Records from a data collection

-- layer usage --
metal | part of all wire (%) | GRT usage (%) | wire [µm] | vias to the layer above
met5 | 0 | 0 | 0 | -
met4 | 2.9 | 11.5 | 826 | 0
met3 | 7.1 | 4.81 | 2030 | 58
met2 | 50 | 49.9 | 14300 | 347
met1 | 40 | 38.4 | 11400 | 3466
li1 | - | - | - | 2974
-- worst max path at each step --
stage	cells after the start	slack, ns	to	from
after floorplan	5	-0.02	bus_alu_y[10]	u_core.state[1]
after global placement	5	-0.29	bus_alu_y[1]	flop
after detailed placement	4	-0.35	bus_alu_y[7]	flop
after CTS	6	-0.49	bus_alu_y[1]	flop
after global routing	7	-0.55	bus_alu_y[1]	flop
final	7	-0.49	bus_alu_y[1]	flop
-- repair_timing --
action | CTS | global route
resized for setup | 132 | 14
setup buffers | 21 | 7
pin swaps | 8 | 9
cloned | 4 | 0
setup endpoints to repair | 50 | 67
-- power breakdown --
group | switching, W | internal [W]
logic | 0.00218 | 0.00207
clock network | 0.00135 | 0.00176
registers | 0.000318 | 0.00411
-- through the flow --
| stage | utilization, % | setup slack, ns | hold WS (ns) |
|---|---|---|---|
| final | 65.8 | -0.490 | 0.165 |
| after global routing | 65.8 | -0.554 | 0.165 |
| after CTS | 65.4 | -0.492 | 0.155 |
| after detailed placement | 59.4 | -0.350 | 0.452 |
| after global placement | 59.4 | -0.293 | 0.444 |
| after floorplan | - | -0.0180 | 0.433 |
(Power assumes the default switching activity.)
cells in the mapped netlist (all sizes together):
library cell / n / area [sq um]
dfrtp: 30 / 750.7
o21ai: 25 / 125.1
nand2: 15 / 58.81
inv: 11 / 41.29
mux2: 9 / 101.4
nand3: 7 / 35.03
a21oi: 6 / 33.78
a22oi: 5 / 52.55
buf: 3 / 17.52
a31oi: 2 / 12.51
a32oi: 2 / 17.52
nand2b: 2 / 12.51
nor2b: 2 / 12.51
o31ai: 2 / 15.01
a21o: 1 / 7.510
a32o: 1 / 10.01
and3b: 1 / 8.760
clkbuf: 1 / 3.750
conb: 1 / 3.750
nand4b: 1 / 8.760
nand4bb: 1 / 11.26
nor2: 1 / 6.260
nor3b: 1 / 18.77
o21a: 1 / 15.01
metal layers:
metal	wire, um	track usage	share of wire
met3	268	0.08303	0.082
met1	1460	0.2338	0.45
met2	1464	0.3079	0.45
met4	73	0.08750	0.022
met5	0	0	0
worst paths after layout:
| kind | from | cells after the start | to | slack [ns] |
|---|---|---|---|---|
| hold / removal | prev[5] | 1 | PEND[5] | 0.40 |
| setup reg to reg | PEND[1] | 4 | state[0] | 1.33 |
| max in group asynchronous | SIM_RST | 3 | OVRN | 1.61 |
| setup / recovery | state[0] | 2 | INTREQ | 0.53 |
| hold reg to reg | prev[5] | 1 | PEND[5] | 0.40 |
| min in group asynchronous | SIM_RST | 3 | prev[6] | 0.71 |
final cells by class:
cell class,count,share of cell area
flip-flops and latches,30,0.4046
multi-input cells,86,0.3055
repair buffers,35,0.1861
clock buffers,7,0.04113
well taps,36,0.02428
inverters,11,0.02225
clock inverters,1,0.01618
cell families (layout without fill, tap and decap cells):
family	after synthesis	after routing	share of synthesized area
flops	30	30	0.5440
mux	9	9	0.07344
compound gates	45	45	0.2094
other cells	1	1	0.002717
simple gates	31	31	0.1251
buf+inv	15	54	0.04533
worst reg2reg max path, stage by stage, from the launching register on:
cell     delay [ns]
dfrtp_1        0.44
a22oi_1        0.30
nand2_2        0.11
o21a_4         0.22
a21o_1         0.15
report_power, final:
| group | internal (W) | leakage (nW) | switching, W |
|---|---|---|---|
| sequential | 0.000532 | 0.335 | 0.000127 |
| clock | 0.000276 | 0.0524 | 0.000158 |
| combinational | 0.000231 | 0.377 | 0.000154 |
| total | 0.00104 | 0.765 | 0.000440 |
$ cat config.mk
export PLATFORM = sky130hd
export DESIGN_NAME = recursive_logic_stage
export DESIGN_NICKNAME = d
export VERILOG_FILES = /design/src/rtl/recursive_logic_stage.sv
export SDC_FILE = /design/constraint.sdc
export NUM_CORES = 1
export LEC_CHECK = 0
export ABC_AREA = 1
export BUFFER_PORTS_ARGS = -buffer_cell sky130_fd_sc_hd__buf_2
export CAP_MARGIN = 25
export CORE_MARGIN = 5
export CORE_UTILIZATION = 40
export DETAILED_ROUTE_END_ITERATION = 6
export PLACE_DENSITY = 0.6
export SETUP_SLACK_MARGIN = 0.15
export SLEW_MARGIN = 25
export SYNTH_ARGS = -nofsm -noshare
export SYNTH_HDL_FRONTEND = slang
export SYNTH_SLANG_ARGS = --single-unit
$ cat constraint.sdc
create_clock -name clk -period 1.94 [get_ports clk]
set_input_delay 0.097 -clock clk [delete_from_list [all_inputs] [get_ports clk]]
set_output_delay 0.097 -clock clk [all_outputs]
set_load 0.02 [all_outputs]
$ cat src/rtl/recursive_logic_stage.sv
// Two-stage pipelined bitwise logic unit with valid/ready handshake.
// Stage A registers operands/opcode; the bitwise arrays read stage A; stage B holds the
// selected result plus zero/ones flags and a count of results delivered downstream.
module recursive_logic_stage #(
  parameter  int unsigned S = 2,
  localparam int unsigned W = 1 << S
) (
  input  logic         clk,
  input  logic         reset_n,
  input  logic         in_valid,
  output logic         in_ready,
  input  logic [2:0]   in_op,
  input  logic [W-1:0] in1,
  input  logic [W-1:0] in2,
  output logic         out_valid,
  input  logic         out_ready,
  output logic [W-1:0] out_data,
  output logic         out_zero,
  output logic         out_ones,
  output logic [15:0]  out_count
);

  logic         r_a_valid;
  logic [2:0]   r_a_op;
  logic [W-1:0] r_a_in1;
  logic [W-1:0] r_a_in2;
  logic         r_b_valid;
  logic [W-1:0] r_b_data;
  logic         r_b_zero;
  logic         r_b_ones;
  logic [15:0]  r_count;

  logic         w_b_adv;
  logic         w_a_adv;
  logic         w_in_fire;
  logic         w_out_fire;

  logic [W-1:0] w_buf;
  logic [W-1:0] w_not;
  logic [W-1:0] w_and;
  logic [W-1:0] w_or;
  logic [W-1:0] w_xor;
  logic [W-1:0] w_xnor;
  logic [W-1:0] w_nand;
  logic [W-1:0] w_nor;
  logic [W-1:0] w_res;
  logic         w_zero;
  logic         w_ones;

  assign w_b_adv    = !r_b_valid || out_ready;
  assign w_a_adv    = r_a_valid && w_b_adv;
  assign in_ready   = !r_a_valid || w_b_adv;
  assign w_in_fire  = in_valid && in_ready;
  assign w_out_fire = r_b_valid && out_ready;

  // Per-bit gate arrays; bit i depends only on bit i of the stage-A operands.
  for (genvar i = 0; i < W; i++) begin : g_bit
    assign w_buf[i]  = r_a_in1[i];
    assign w_not[i]  = ~r_a_in1[i];
    assign w_and[i]  = r_a_in1[i] & r_a_in2[i];
    assign w_or[i]   = r_a_in1[i] | r_a_in2[i];
    assign w_xor[i]  = r_a_in1[i] ^ r_a_in2[i];
    assign w_xnor[i] = ~(r_a_in1[i] ^ r_a_in2[i]);
    assign w_nand[i] = ~(r_a_in1[i] & r_a_in2[i]);
    assign w_nor[i]  = ~(r_a_in1[i] | r_a_in2[i]);
  end

  // Opcode-indexed result select and flags ahead of the stage-B register.
  always_comb begin
    w_res = '0;
    unique case (r_a_op)
      3'd0: w_res = w_buf;
      3'd1: w_res = w_not;
      3'd2: w_res = w_and;
      3'd3: w_res = w_or;
      3'd4: w_res = w_xor;
      3'd5: w_res = w_xnor;
      3'd6: w_res = w_nand;
      3'd7: w_res = w_nor;
      default: w_res = '0;
    endcase
    w_zero = (w_res == '0);
    w_ones = &w_res;
  end

  // Stage A: capture operands on accept, empty when its contents move to stage B.
  always_ff @(posedge clk or negedge reset_n) begin
    if (!reset_n) begin
      r_a_valid <= 1'b0;
      r_a_op    <= '0;
      r_a_in1   <= '0;
      r_a_in2   <= '0;
    end else if (w_in_fire) begin
      r_a_valid <= 1'b1;
      r_a_op    <= in_op;
      r_a_in1   <= in1;
      r_a_in2   <= in2;
    end else if (w_a_adv) begin
      r_a_valid <= 1'b0;
    end
  end

  // Stage B: load result and flags from stage A, empty when downstream takes it.
  always_ff @(posedge clk or negedge reset_n) begin
    if (!reset_n) begin
      r_b_valid <= 1'b0;
      r_b_data  <= '0;
      r_b_zero  <= 1'b0;
      r_b_ones  <= 1'b0;
    end else if (w_a_adv) begin
      r_b_valid <= 1'b1;
      r_b_data  <= w_res;
      r_b_zero  <= w_zero;
      r_b_ones  <= w_ones;
    end else if (out_ready) begin
      r_b_valid <= 1'b0;
    end
  end

  // Delivered-result counter, wraps modulo 2**16.
  always_ff @(posedge clk or negedge reset_n) begin
    if (!reset_n) begin
      r_count <= '0;
    end else if (w_out_fire) begin
      r_count <= r_count + 16'd1;
    end
  end

  assign out_valid = r_b_valid;
  assign out_data  = r_b_data;
  assign out_zero  = r_b_zero;
  assign out_ones  = r_b_ones;
  assign out_count = r_count;

endmodule
# Yosys cells after proc, flatten, opt, wreduce, memory -nomap -nowiden
# Index checks and enable logic that the tools add are counted.
[word_totals]
ff_bits = 35
elab_cells = 62
[op_classes]
add_sub_neg = 1
eq_ne = 7
mux = 5
n_bitwise = 28
reduce_logical = 12
[ops]
columns = ["operator", "count"]
rows = [
  ["case mux 4 bit (8 select lines)", 1],
  ["adder 16 x 1 -> 16 bit, second input constant", 1],
  ["inverter 1 bit", 16],
  ["== test 3 bit, second input constant", 4],
  ["== test 3 x 2 -> 1 bit, second input constant", 2],
  ["AND 1 bit", 4],
  ["zero test 4 bit", 1],
  ["two-way mux 1 bit", 4],
  ["OR 1 bit", 4],
  ["AND reduction 4 bit", 1],
  ["nonzero test 2 bit", 2],
  ["XOR 1 bit", 4],
  ["== test 3 x 1 -> 1 bit, second input constant", 1],
  ["logical AND 1 bit", 3],
  ["zero test 3 bit", 1],
  ["zero test 1 bit", 2],
  ["logical OR 1 bit", 2],
]

# Depth between registers and ports, before layout
[logic_depth]
word_depth = 5
mapped_depth = 10
depth_no_buf = 10

# Worst setup path after synthesis
# OpenSTA, ideal clock, no wires.
[synth_timing]
kind = "flip-flop to flip-flop"
startpoint = "register r_count[0], in the netlist out_count[0]"
endpoint = "register r_count[14], in the netlist out_count[14]"
setup_ps = 124
arrival_time_ps = 1372
required_ps = 1816
slack_ps = 443
path_stages_with_launch = 8
n_path_buf = 0
period_less_slack_ps = 1497
cell_sequence = "dfrtp_1 ha_1 inv_1 nor2_4 nand4_2 nor2_4 nand4_1 xor2_1"
[synth_via]
elab_chain_cells = 1
[synth_rtl]
columns = ["item", "line_no", "rtl"]
rows = [
  ["start, declared", "31", "logic [15:0] r_count;"],
  ["start signal, assigned", "125", "r_count <= r_count + 16'd1;"],
  ["adder 16 x 1 -> 16 bit", "125", ""],
]
# Every way passes these cells.
# A chain may end at the register's enable or synchronous reset.

# Worst setup path in the final report
[layout_timing]
startpoint = "register r_a_op[1]"
endpoint = "register r_b_ones, in the netlist out_ones"
[layout_via]
elab_chain_cells = 3
elab_cells_between_ends = 10
[layout_rtl]
columns = ["item", "line_no", "rtl"]
rows = [
  ["start, declared", "24", "logic [2:0] r_a_op;"],
  ["start signal, assigned", "95", "r_a_op <= in_op;"],
  ["== test 3 bit (tied with other cells)", "71", "unique case (r_a_op)"],
  ["case mux 4 bit (8 select lines) *", "71", ""],
  ["AND reduction 4 bit *", "83", "w_ones = &w_res;"],
  ["end signal, assigned", "114", "r_b_ones <= w_ones;"],
  ["end, declared", "30", "logic r_b_ones;"],
]
# Every way passes the cells marked *; elsewhere a longest branch is shown, timed or not.

==> key figures <==
Run status
  – Status: complete, no violations

Floorplan
  – # IOs: 39
  – Die Span X: 80.2 µm
  – CORE AREA: 4750 µm²
  – Rows: 25
  – Chip Height: 80.2 µm
  – Die area: 6440 µm²
  – Initial Util: 41.5%

STA
  – Min Hold Slack: 58.0 ps
  – Setup TNS: 0 ps
  – Fin crit share: 82.6%
  – Setup violators final: 0
  – Least-Margin Pin Slew: 775 ps
  – Final Max Slew Viols: 0
  – Max Clock Freq: 0.624 GHz
  – Unrepaired setup endpoints after global routing: no
  – Final Skew: 6.56 ps
  – Fin crit period: 1600 ps
  – Slew HR: 48.3%
  – Hold Violations, Final: 0

Power
  – Pleak: 1.22 nW
  – Power Density: 1010 nW/µm²
  – Worst vdd ir: 0.546 mV

Placement
  – RD Place Congestion: 0.824
  – Post-DP Area: 2190 µm²
  – Detailed Place HPWL: 3050 µm
  – IO Port Bufs: 38

Yosys
  – Mapped Avg Cell Area: 8.50 µm²
  – Synth Area in Simple Gates: 29.7%
  – Sequential element share of the synthesized area: 44.4%
  – Main flop type after synthesis: dfrtp_1
  – Post-synthesis mux area share: 0.571%
  – Compound-cell area share of the yosys netlist: 3.93%
  – XOR/XNOR Fraction of Synth Area: 6.66%
  – Synth Cell Area: 1970 µm²
  – Adder-cell area share of the yosys netlist: 5.71%
  – Fraction of registers with async set/reset: 100%
  – Netlist cell types: 24
  – Synthesis-stage register bit count: 35
  – Synth Instances: 232
  – Ys Warns: 0
  – Syn Nets: 256
  – Post-synth EDFFs: 0
  – Main combinational cell family by area after synthesis: simple AND/OR/NAND/NOR gates

Routing
  – Met1 Wirelength: 1930 µm
  – Routed wl met2: 2020 µm
  – # DRC: 0
  – DRT iter0 DRCs: 119
  – WL final: 4180 µm
  – Vias per cell: 4.71
  – Antenna-violating nets left: 0
  – Routed vias: 1592
  – DR pass1 iterations: 4
  – Uppermost layer routed: met4
  – DR WL met3: 168 µm
  – Avg WL per Cell: 12.4 µm

Hold path
  – Min-delay src: in1[0]
  – Hold/Removal Path Class: in2reg

Critical path
  – WP buf/inv: 0
  – Most common cell on crit path: nand3_1
  – CP top delay family: flip-flops
  – CP required: 2140 ps
  – Worst path slowest cell: dfrtp_1
  – Worst setup SP type: register
  – Max incr delay on CP: 650 ps
  – CP startpoint: r_a_op[1]$_DFFE_PN0P_
  – Critical Path AT: 1810 ps
  – R2R Path Start: r_a_op[1]$_DFFE_PN0P_
  – Worst Path Max Fanout: 14
  – CP Capture Type: register
  – Crit path cell chain: nand3_1 -> o21ai_1 -> nor2_1 -> nand3_1 -> nand2_1 -> o21bai_1
  – Critical path class: reg2reg

Clocking
  – CTS clk-pin slew, worst paths: 70 ps
  – TritonCTS Buffers: 5
  – CTS Root Cell: clkbuf_8
  – H-tree depth: 2
  – Worst-skew pair later-pin latency: 280 ps
  – CTS tree: built
  – Postcts setup bufs: 0
  – Clk buf depth: 2
  – Clock sinks: 35

GRT
  – Gr ovfl total: 0
  – Largest net degree at the start of global routing: 36
  – Initial antenna violation count: 0
  – Overall routing resource usage: 14.2%
  – First-pass GRT wire length: 7050 µm
  – Vias in the first global route: 1631

Finish
  – Final nets: 296
  – Final core utilization: 47.8%
  – Most common cell after layout, fill and taps aside: nand2_1
  – Area grow syn2layout: 15.2%
  – Most frequent cells in the layout: nand2_1, buf_2, dfrtp_1, nor2_1, inv_1
  – Antenna Cells: 0
  – Layout cells sized above 1: 23.6%
  – Fin area: 2270 µm²

Job
  – Total of max-cap violations: 0
-- timing repair --
item                                   in CTS  in global routing
endpoints found under the hold margin      35                  0
setup endpoints to repair                   0                  4
hold buffers                                1                  0
gates resized for setup                     0                  2
-- power breakdown --
group          switching [mW]  internal, mW
sequential              0.183         0.878
clock                   0.239         0.239
combinational           0.478         0.270
-- registers in the layout, indices dropped and copies added (netlist names) --
name and count:
r_a_valid 1, out_zero 1, out_ones 1, out_data 4
out_count 16, r_a_in1 4, out_valid 1, r_a_op 3
r_a_in2 4
-- layer usage --
layer  vias up  GRT usage, %
li1        819             -
met1       721          17.3
met5         -             0
met3         5          3.70
met4         0          7.26
met2        47          23.1
-- metrics by stage --
step | worst slack [ps] | power (mW) | instances
detailed placement | 237 | 1.83 | 331
finish | 338 | 2.29 | 338
global placement | 267 | 1.81 | 331
global route | 152 | 2.46 | 338
floorplan | 443 | 1.59 | 232
CTS | 217 | 2.32 | 338
-- cells by family (layout without fill, tap and decap cells) --
kind of cell | after synthesis | after routing
adders and majority gates | 9 | 9
AOI/OAI and AO/OA | 15 | 15
buffers and inverters | 37 | 76
and+or+nand+nor | 120 | 120
xor gates and xnor gates | 15 | 15
muxes | 1 | 1
DFF | 35 | 35
-- cell type report --
type / instances / area, µm²
clock buffers: 6 / 72.6
repair buffers: 40 / 208
fillers: 505 / 2480
flip-flops and latches: 35 / 878
multi-input cells: 160 / 918
well taps: 67 / 83.8
inverters: 30 / 113
-- synth_stat cells, types with 2 or more instances --
master	number	share of area, %
a21oi_1	11	2.8
buf_2	2	0.51
o21ai_1	3	0.76
ha_1	9	5.7
nor2_1	32	6.1
inv_1	25	4.8
dfrtp_1	35	44
xor2_1	7	3.1
nor2_4	3	1.7
buf_6	5	2.9
nand3_1	18	4.6
nor2_2	2	0.63
inv_2	5	0.95
nand2_1	40	7.6
nand4_1	17	5.4
xnor2_1	8	3.6
nand2_2	3	0.95
-- worst min-delay path, stage by stage --
cell	delay, ps
buf_2	70
nor2_1	30
a21oi_1	100
-- final timing paths --
check	endpoint	slack, ps	depth (start not counted)
worst max-delay path	out_ones$_DFFE_PN0P_	340	6
min in group asynchronous	r_a_in1[0]$_DFFE_PN0P_	430	2
worst min register to register	out_count[15]$_DFFE_PN0P_	470	1
worst min-delay path	r_a_in1[0]$_DFFE_PN0P_	60	3
max in group asynchronous	r_a_op[0]$_DFFE_PN0P_	980	2
worst max register to register	out_ones$_DFFE_PN0P_	340	6
Note: power is estimated with default switching activity, not from simulation.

INSTRUCTIONS FOR THE TASK
From the data above, return every line from the line that has "nand2: 15 / 58.81" up to and including the line that has "0.377 | 0.000154 |", exactly.

SOLUTION TO THIS TASK
nand2: 15 / 58.81
inv: 11 / 41.29
mux2: 9 / 101.4
nand3: 7 / 35.03
a21oi: 6 / 33.78
a22oi: 5 / 52.55
buf: 3 / 17.52
a31oi: 2 / 12.51
a32oi: 2 / 17.52
nand2b: 2 / 12.51
nor2b: 2 / 12.51
o31ai: 2 / 15.01
a21o: 1 / 7.510
a32o: 1 / 10.01
and3b: 1 / 8.760
clkbuf: 1 / 3.750
conb: 1 / 3.750
nand4b: 1 / 8.760
nand4bb: 1 / 11.26
nor2: 1 / 6.260
nor3b: 1 / 18.77
o21a: 1 / 15.01
metal layers:
metal	wire, um	track usage	share of wire
met3	268	0.08303	0.082
met1	1460	0.2338	0.45
met2	1464	0.3079	0.45
met4	73	0.08750	0.022
met5	0	0	0
worst paths after layout:
| kind | from | cells after the start | to | slack [ns] |
|---|---|---|---|---|
| hold / removal | prev[5] | 1 | PEND[5] | 0.40 |
| setup reg to reg | PEND[1] | 4 | state[0] | 1.33 |
| max in group asynchronous | SIM_RST | 3 | OVRN | 1.61 |
| setup / recovery | state[0] | 2 | INTREQ | 0.53 |
| hold reg to reg | prev[5] | 1 | PEND[5] | 0.40 |
| min in group asynchronous | SIM_RST | 3 | prev[6] | 0.71 |
final cells by class:
cell class,count,share of cell area
flip-flops and latches,30,0.4046
multi-input cells,86,0.3055
repair buffers,35,0.1861
clock buffers,7,0.04113
well taps,36,0.02428
inverters,11,0.02225
clock inverters,1,0.01618
cell families (layout without fill, tap and decap cells):
family	after synthesis	after routing	share of synthesized area
flops	30	30	0.5440
mux	9	9	0.07344
compound gates	45	45	0.2094
other cells	1	1	0.002717
simple gates	31	31	0.1251
buf+inv	15	54	0.04533
worst reg2reg max path, stage by stage, from the launching register on:
cell     delay [ns]
dfrtp_1        0.44
a22oi_1        0.30
nand2_2        0.11
o21a_4         0.22
a21o_1         0.15
report_power, final:
| group | internal (W) | leakage (nW) | switching, W |
|---|---|---|---|
| sequential | 0.000532 | 0.335 | 0.000127 |
| clock | 0.000276 | 0.0524 | 0.000158 |
| combinational | 0.000231 | 0.377 | 0.000154 |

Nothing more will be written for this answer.